March 12, 2020
A plan to redevelop the old Bayside Expo site on Columbia Point envisions a mix of office space, labs, retail, along with as many as 1,450 units of housing over 3.5 million square feet, according to a document filed last Thursday by Accordia Partners LLC, the team that signed a 99-year lease with UMass Boston last year and that will manage the build-out of the 20-acre waterfront site.
A three-page “Letter of Intent” that Accordia filed with their initial plans to the Boston Planning and Development Agency is the first step in a city-led public process that will likely take a year or more to complete.
The two men who co-own Accordia— Dick Galvin and Kirk Sykes— have said they hope to build the project with the expectation that it will be in part a technology hub that would, among other things, present opportunities for jobs for UMass Boston students.
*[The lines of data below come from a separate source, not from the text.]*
Optimization exercise on an open flow, not production practice. RTL: at most simulated, not proved equivalent. Power: default activity.

$ cat design/flow/config.mk
export PLATFORM = sky130hd
export DESIGN_NAME = rs485_frame_asm
export DESIGN_NICKNAME = rs485_frame_asm
export VERILOG_FILES = /design/flow/design.v
export SDC_FILE = /design/flow/constraint.sdc
export NUM_CORES = 8
export LEC_CHECK = 0
export CAP_MARGIN = 20
export CORE_MARGIN = 2
export CORE_UTILIZATION = 30
export PLACE_DENSITY = 0.5
export SLEW_MARGIN = 20
export SYNTH_MEMORY_MAX_BITS = 4096
$ cat design/flow/constraint.sdc
create_clock -name core_clock -period 12.0 [get_ports {clk}]
set_input_delay 2.4000 -clock core_clock [delete_from_list [all_inputs] [get_ports {clk}]]
set_output_delay 2.4000 -clock core_clock [all_outputs]
set_load 0.01 [all_outputs]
The letter of intent also includes a brief discussion of 2 Morrissey Blvd., which Accordia also controls. That site is now occupied by Santander Bank, which remains a long-term tenant on the property. Accordia paid $110,000,000 for the 2 Morrissey parcels, which include five buildings and a total of 425,000 rentable square feet.
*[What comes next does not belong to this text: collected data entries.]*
What follows belongs to an exercise in optimizing a design on an open flow for small area; a production flow would make more cautious choices.
Function was checked by simulation only, so behaviour that the tests miss may differ from the original.
Power is estimated from default activity; no workload was simulated.

===== design.v =====
module ipt_block (
    input  wire         clk,
    input  wire         rst,
    input  wire         cmd_valid,
    input  wire [63:0]  cmd_word,
    output wire         cmd_ready,
    input  wire         tick,
    output reg          resp_valid,
    output reg  [31:0]  resp_data,
    output reg          invoke_valid,
    output reg  [31:0]  invoke_ref,
    output wire [138:0] irq_en,      
    output wire [416:0] irq_pri,     
    output wire [3:0]   exc_en,      
    output wire [20:0]  exc_pri      
);
    localparam integer NIRQ         = 139;
    localparam integer CNT_W        = 24;
    localparam integer TICKS_PER_MS = 10;
    localparam [7:0] OP_ENIRQ     = 8'h01;
    localparam [7:0] OP_DISIRQ    = 8'h02;
    localparam [7:0] OP_SETIRQPRI = 8'h03;
    localparam [7:0] OP_GETIRQPRI = 8'h04;
    localparam [7:0] OP_ENEXC     = 8'h05;
    localparam [7:0] OP_DISEXC    = 8'h06;
    localparam [7:0] OP_SETEXCPRI = 8'h07;
    localparam [7:0] OP_GETEXCPRI = 8'h08;
    localparam [7:0] OP_TINIT     = 8'h10;
    localparam [7:0] OP_TDEINIT   = 8'h11;
    localparam [7:0] OP_TSTART    = 8'h12;
    localparam [7:0] OP_TSTOP     = 8'h13;
    localparam [7:0] OP_TBUSYWAIT = 8'h14;
    localparam [7:0] OP_SETCB     = 8'h18;
    localparam [7:0] OP_DISPATCH  = 8'h19;
    localparam [7:0] OP_ENXCPT    = 8'h20;
    localparam [7:0] OP_DISXCPT   = 8'h21;
    localparam [7:0] OP_ENFAULT   = 8'h22;
    localparam [7:0] OP_DISFAULT  = 8'h23;
    localparam [7:0] OP_RDREG     = 8'h30;
    reg [NIRQ-1:0]   en;           
    reg [3*NIRQ-1:0] ipri;         
    reg [2:0]        shc;          
    reg [20:0]       xpri;         
    reg              t_enable;     
    reg              t_inten;      
    reg              t_clksrc;     
    reg              t_count;      
    reg [CNT_W-1:0]  t_reload;
    reg [CNT_W-1:0]  t_current;
    reg [31:0]       callback;
    reg              gie;
    reg              gfe;
    reg              st_pend;
    reg              bw_poll;      
    wire [7:0]  op  = cmd_word[63:56];
    wire [7:0]  fa  = cmd_word[55:48];
    wire [7:0]  fb  = cmd_word[47:40];
    wire [7:0]  fz  = cmd_word[39:32];
    wire [31:0] fw  = cmd_word[31:0];
    wire fmt_z0 = (fa == 8'd0) && (fb == 8'd0) && (fz == 8'd0) && (fw == 32'd0);
    wire fmt_a1 = (fb == 8'd0) && (fz == 8'd0) && (fw == 32'd0);
    wire fmt_ab = (fz == 8'd0) && (fw == 32'd0);
    wire fmt_w1 = (fa == 8'd0) && (fb == 8'd0) && (fz == 8'd0);
    assign cmd_ready = !bw_poll;
    wire accept = cmd_valid && cmd_ready;
    wire c_enirq     = accept && (op == OP_ENIRQ)     && fmt_a1;
    wire c_disirq    = accept && (op == OP_DISIRQ)    && fmt_a1;
    wire c_setirqpri = accept && (op == OP_SETIRQPRI) && fmt_ab;
    wire c_getirqpri = accept && (op == OP_GETIRQPRI) && fmt_a1;
    wire c_enexc     = accept && (op == OP_ENEXC)     && fmt_a1;
    wire c_disexc    = accept && (op == OP_DISEXC)    && fmt_a1;
    wire c_setexcpri = accept && (op == OP_SETEXCPRI) && fmt_ab;
    wire c_getexcpri = accept && (op == OP_GETEXCPRI) && fmt_a1;
    wire c_tinit     = accept && (op == OP_TINIT)     && fmt_w1;
    wire c_tdeinit   = accept && (op == OP_TDEINIT)   && fmt_z0;
    wire c_tstart    = accept && (op == OP_TSTART)    && fmt_z0;
    wire c_tstop     = accept && (op == OP_TSTOP)     && fmt_z0;
    wire c_tbusywait = accept && (op == OP_TBUSYWAIT) && fmt_w1;
    wire c_setcb     = accept && (op == OP_SETCB)     && fmt_w1;
    wire c_dispatch  = accept && (op == OP_DISPATCH)  && fmt_z0;
    wire c_enxcpt    = accept && (op == OP_ENXCPT)    && fmt_z0;
    wire c_disxcpt   = accept && (op == OP_DISXCPT)   && fmt_z0;
    wire c_enfault   = accept && (op == OP_ENFAULT)   && fmt_z0;
    wire c_disfault  = accept && (op == OP_DISFAULT)  && fmt_z0;
    wire c_rdreg     = accept && (op == OP_RDREG)     && fmt_a1;
    wire id_ok = (fa <= 8'd138);
    wire [31:0]      reload_full = fw * TICKS_PER_MS - 1;
    wire [CNT_W-1:0] reload_val  = reload_full[CNT_W-1:0];
    wire [31:0] en_word  [0:4];
    wire [31:0] ipr_word [0:34];
    genvar gr, gl;
    generate
        for (gr = 0; gr < 5; gr = gr + 1) begin : g_en_word
            if (32*gr + 31 < NIRQ) begin : g_full
                assign en_word[gr] = en[32*gr +: 32];
            end else begin : g_part
                assign en_word[gr] = {{(32*gr + 32 - NIRQ){1'b0}}, en[NIRQ-1:32*gr]};
            end
        end
        for (gr = 0; gr < 35; gr = gr + 1) begin : g_ipr_word
            for (gl = 0; gl < 4; gl = gl + 1) begin : g_lane
                if (4*gr + gl < NIRQ) begin : g_used
                    assign ipr_word[gr][8*gl +: 8] = {ipri[3*(4*gr + gl) +: 3], 5'b00000};
                end else begin : g_unused
                    assign ipr_word[gr][8*gl +: 8] = 8'h00;
                end
            end
        end
    endgenerate
    wire [2:0] p_mem  = xpri[0  +: 3];    
    wire [2:0] p_bus  = xpri[3  +: 3];    
    wire [2:0] p_usg  = xpri[6  +: 3];    
    wire [2:0] p_svc  = xpri[9  +: 3];    
    wire [2:0] p_dbg  = xpri[12 +: 3];    
    wire [2:0] p_psv  = xpri[15 +: 3];    
    wire [2:0] p_tick = xpri[18 +: 3];    
    wire [31:0] shc_word   = {13'd0, shc, 16'd0};
    wire [31:0] pri1_word  = {8'd0, p_usg, 5'd0, p_bus, 5'd0, p_mem, 5'd0};
    wire [31:0] pri2_word  = {p_svc, 29'd0};
    wire [31:0] pri3_word  = {p_tick, 5'd0, p_psv, 13'd0, p_dbg, 5'd0};
    wire [31:0] tctrl_word = {15'd0, t_count, 13'd0, t_clksrc, t_inten, t_enable};
    wire [31:0] stat_word  = {29'd0, st_pend & ~gie, gfe, gie};
    wire [7:0] ipr_sel = fa - 8'h10;
    wire [5:0] ipr_idx = ipr_sel[5:0];
    reg [31:0] rd_word;
    always @(*) begin
        rd_word = 32'd0;
        if (fa <= 8'h04)
            rd_word = en_word[fa[2:0]];
        else if (fa >= 8'h08 && fa <= 8'h0C)
            rd_word = en_word[fa[2:0]];
        else if (fa >= 8'h10 && fa <= 8'h32)
            rd_word = ipr_word[ipr_idx];
        else begin
            case (fa)
                8'h40: rd_word = shc_word;
                8'h41: rd_word = pri1_word;
                8'h42: rd_word = pri2_word;
                8'h43: rd_word = pri3_word;
                8'h50: rd_word = tctrl_word;
                8'h51: rd_word = {{(32-CNT_W){1'b0}}, t_reload};
                8'h52: rd_word = {{(32-CNT_W){1'b0}}, t_current};
                8'h60: rd_word = callback;
                8'h61: rd_word = stat_word;
                default: rd_word = 32'd0;
            endcase
        end
    end
    reg [2:0] irq_pri_rd;
    always @(*) begin
        irq_pri_rd = 3'd0;
        if (id_ok)
            irq_pri_rd = ipri[3*fa +: 3];
    end
    reg [2:0] exc_pri_rd;
    always @(*) begin
        case (fa)
            8'd3:    exc_pri_rd = p_mem;
            8'd4:    exc_pri_rd = p_bus;
            8'd5:    exc_pri_rd = p_usg;
            8'd6:    exc_pri_rd = p_svc;
            8'd7:    exc_pri_rd = p_dbg;
            8'd8:    exc_pri_rd = p_psv;
            8'd9:    exc_pri_rd = p_tick;
            default: exc_pri_rd = 3'd0;
        endcase
    end
    reg [NIRQ-1:0]   n_en;
    reg [3*NIRQ-1:0] n_ipri;
    reg [2:0]        n_shc;
    reg [20:0]       n_xpri;
    reg              n_enable, n_inten, n_clksrc, n_count;
    reg [CNT_W-1:0]  n_reload, n_current;
    reg [31:0]       n_callback;
    reg              n_gie, n_gfe, n_st_pend, n_bw_poll;
    reg              n_resp_valid;
    reg [31:0]       n_resp_data;
    reg              n_invoke_valid;
    reg [31:0]       n_invoke_ref;
    always @(*) begin
        n_en           = en;
        n_ipri         = ipri;
        n_shc          = shc;
        n_xpri         = xpri;
        n_enable       = t_enable;
        n_inten        = t_inten;
        n_clksrc       = t_clksrc;
        n_count        = t_count;
        n_reload       = t_reload;
        n_current      = t_current;
        n_callback     = callback;
        n_gie          = gie;
        n_gfe          = gfe;
        n_st_pend      = st_pend;
        n_bw_poll      = bw_poll;
        n_resp_valid   = 1'b0;
        n_resp_data    = resp_data;
        n_invoke_valid = 1'b0;
        n_invoke_ref   = invoke_ref;
        if (st_pend && gie && !c_dispatch) begin
            n_st_pend = 1'b0;
            if (callback != 32'd0) begin
                n_invoke_valid = 1'b1;
                n_invoke_ref   = callback;
            end
        end
        if (bw_poll) begin
            n_count = 1'b0;                        
            if (t_count) begin                     
                n_enable  = 1'b0;
                n_inten   = 1'b0;
                n_clksrc  = 1'b0;
                n_current = {CNT_W{1'b0}};
                n_reload  = {CNT_W{1'b0}};
                n_bw_poll = 1'b0;
            end
        end else begin
            if (c_enirq && id_ok)
                n_en[fa] = 1'b1;
            if (c_disirq && id_ok)
                n_en[fa] = 1'b0;
            if (c_setirqpri && id_ok)
                n_ipri[3*fa +: 3] = fb[2:0];
            if (c_getirqpri) begin
                n_resp_valid = 1'b1;
                n_resp_data  = {29'd0, irq_pri_rd};
            end
            if (c_enexc || c_disexc) begin
                case (fa)
                    8'd3: n_shc[0] = c_enexc;
                    8'd4: n_shc[1] = c_enexc;
                    8'd5: n_shc[2] = c_enexc;
                    8'd9: begin
                        n_count = 1'b0;
                        n_inten = c_enexc;
                    end
                    default: ;
                endcase
            end
            if (c_setexcpri && fa >= 8'd3 && fa <= 8'd9)
                n_xpri[3*(fa - 8'd3) +: 3] = fb[2:0];
            if (c_getexcpri) begin
                n_resp_valid = 1'b1;
                n_resp_data  = {29'd0, exc_pri_rd};
            end
            if (c_tinit || c_tbusywait) begin
                n_current = {CNT_W{1'b0}};
                n_count   = 1'b0;
                n_reload  = reload_val;
                n_enable  = 1'b1;
                n_inten   = c_tinit;
                n_clksrc  = 1'b1;
                if (c_tinit)
                    n_gie = 1'b1;
                else
                    n_bw_poll = 1'b1;
            end
            if (c_tdeinit) begin
                n_enable  = 1'b0;
                n_inten   = 1'b0;
                n_clksrc  = 1'b0;
                n_count   = 1'b0;
                n_current = {CNT_W{1'b0}};
                n_reload  = {CNT_W{1'b0}};
            end
            if (c_tstart) begin
                n_count  = 1'b0;
                n_enable = 1'b1;
            end
            if (c_tstop) begin
                n_count  = 1'b0;
                n_enable = 1'b0;
            end
            if (c_setcb)
                n_callback = fw;
            if (c_dispatch && callback != 32'd0) begin
                n_invoke_valid = 1'b1;
                n_invoke_ref   = callback;
            end
            if (c_enxcpt)   n_gie = 1'b1;
            if (c_disxcpt)  n_gie = 1'b0;
            if (c_enfault)  n_gfe = 1'b1;
            if (c_disfault) n_gfe = 1'b0;
            if (c_rdreg) begin
                n_resp_valid = 1'b1;
                n_resp_data  = rd_word;
                if (fa == 8'h50)
                    n_count = 1'b0;
            end
        end
        if (tick && n_enable) begin
            if (n_current == {CNT_W{1'b0}}) begin
                n_current = n_reload;
            end else begin
                n_current = n_current - 1'b1;
                if (n_current == {CNT_W{1'b0}}) begin
                    n_count = 1'b1;
                    if (n_inten)
                        n_st_pend = 1'b1;
                end
            end
        end
    end
    always @(posedge clk) begin
        if (rst) begin
            en           <= {NIRQ{1'b0}};
            ipri         <= {(3*NIRQ){1'b0}};
            shc          <= 3'd0;
            xpri         <= 21'd0;
            t_enable     <= 1'b0;
            t_inten      <= 1'b0;
            t_clksrc     <= 1'b0;
            t_count      <= 1'b0;
            t_reload     <= {CNT_W{1'b0}};
            t_current    <= {CNT_W{1'b0}};
            callback     <= 32'd0;
            gie          <= 1'b1;
            gfe          <= 1'b1;
            st_pend      <= 1'b0;
            bw_poll      <= 1'b0;
            resp_valid   <= 1'b0;
            resp_data    <= 32'd0;
            invoke_valid <= 1'b0;
            invoke_ref   <= 32'd0;
        end else begin
            en           <= n_en;
            ipri         <= n_ipri;
            shc          <= n_shc;
            xpri         <= n_xpri;
            t_enable     <= n_enable;
            t_inten      <= n_inten;
            t_clksrc     <= n_clksrc;
            t_count      <= n_count;
            t_reload     <= n_reload;
            t_current    <= n_current;
            callback     <= n_callback;
            gie          <= n_gie;
            gfe          <= n_gfe;
            st_pend      <= n_st_pend;
            bw_poll      <= n_bw_poll;
            resp_valid   <= n_resp_valid;
            resp_data    <= n_resp_data;
            invoke_valid <= n_invoke_valid;
            invoke_ref   <= n_invoke_ref;
        end
    end
    assign irq_en  = en;
    assign irq_pri = ipri;
    assign exc_en  = {t_inten, shc};
    assign exc_pri = xpri;
endmodule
The letter gives a general overview of the project’s likely scope, size, the mix of uses, and an estimate of the number of housing units. Much of the outline will be familiar to residents who have participated in public meetings organized by civic groups and Accordia last year, including two “Citizens Connect to Bayside” planning meetings held last fall, which the Accordia team has credited with helping them develop their vision.
The letter reads in part: “The new project is proposed to include approximately 3.5 million square feet of development on the UMBA property and approximately 2.4 million square feet of development on the 2 Morrissey Boulevard property, for a total of approximately 5.9 million square feet of development. The development is proposed to include 1,460,000± square feet of residential development (to comprise approximately 1,740 new units of housing), 4,006,000± square feet of office, research and development, life sciences and/or academic uses, as well as 155,000± square feet of ground floor retail/restaurant/cultural/civic space.
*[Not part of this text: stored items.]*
This design comes from an exercise in tuning for small area, a short achievable clock period and few clock cycles on the open sky130 flow, not from production work. Function was checked by simulation only, so behaviour that the tests miss may differ from the original.

## run 1
Design lemire_core, start of the top module:
module lemire_core (
    input  wire        clk,
    input  wire        rst,
    input  wire        cmd_valid,
    output wire        cmd_ready,
    input  wire [31:0] cmd,
    input  wire [63:0] op0,
    input  wire [63:0] op1,
    output wire        rsp_valid,
    input  wire        rsp_ready,
    output wire [3:0]  err,
    output wire [63:0] res0,
    output wire [63:0] res1,
    output wire        eng_req,
    input  wire        eng_valid,
    input  wire [31:0] eng_data
);
For scale: ~9800 cells after synthesis, roughly 330 I/O pins, about 93000 um^2 of cells after synthesis.
clock: 18.0 ns
lec_check: 0
cap_margin: 20
core_margin: 2
core_utilization: 40
setup_slack_margin: 0.5
slew_margin: 20
synth_hierarchical: 1
run.sh (not shown) runs the stock make flow with config.mk's settings and CLKGATE_MAP_FILE= SYNTH_SCRIPT=/design/flow/synth_recipe.tcl, a recipe that flattens the netlist after the stock synthesis.
Testbench counts of run 1, summed over its fixed seeds: cycles 7,491.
The next step in the process will be the filing of a Project Notification Form (PNF), a document that will provide much more detail about the plan, according to Richard Galvin, who spoke to the Reporter last week.
Galvin said the PNF will include specifics on the breakdown of housing units, infrastructure planning and an attempt to make Accordia’s “T to the Sea” vision a reality.
“The whole theme of open space is providing connections to the water,” said Galvin. “We really hope that the ‘T to the Sea,’ starts at Mt. Vernon [Street] and is a straight visual shot right to the water.”
None of the residential units envisioned in Accordia’s plans at the moment are intended for undergraduate students, Galvin said. “There might be some appeal to graduate students with our compact living units, but we won’t have dorms,” Galvin said. “Our strategy with housing is to hit a lot of different price points — with market-rate, mid-range, and affordable prices— and that largely gets driven by unit size, so we do expect to have some compact units.”
Under the Bayside lease agreement with the UMass Building Authority, Accordia Partners is expected to pay UMass anywhere from $192.5 million to $235 million in a lump sum. The exact amount will depend on the amount of the square footage that is permitted for construction.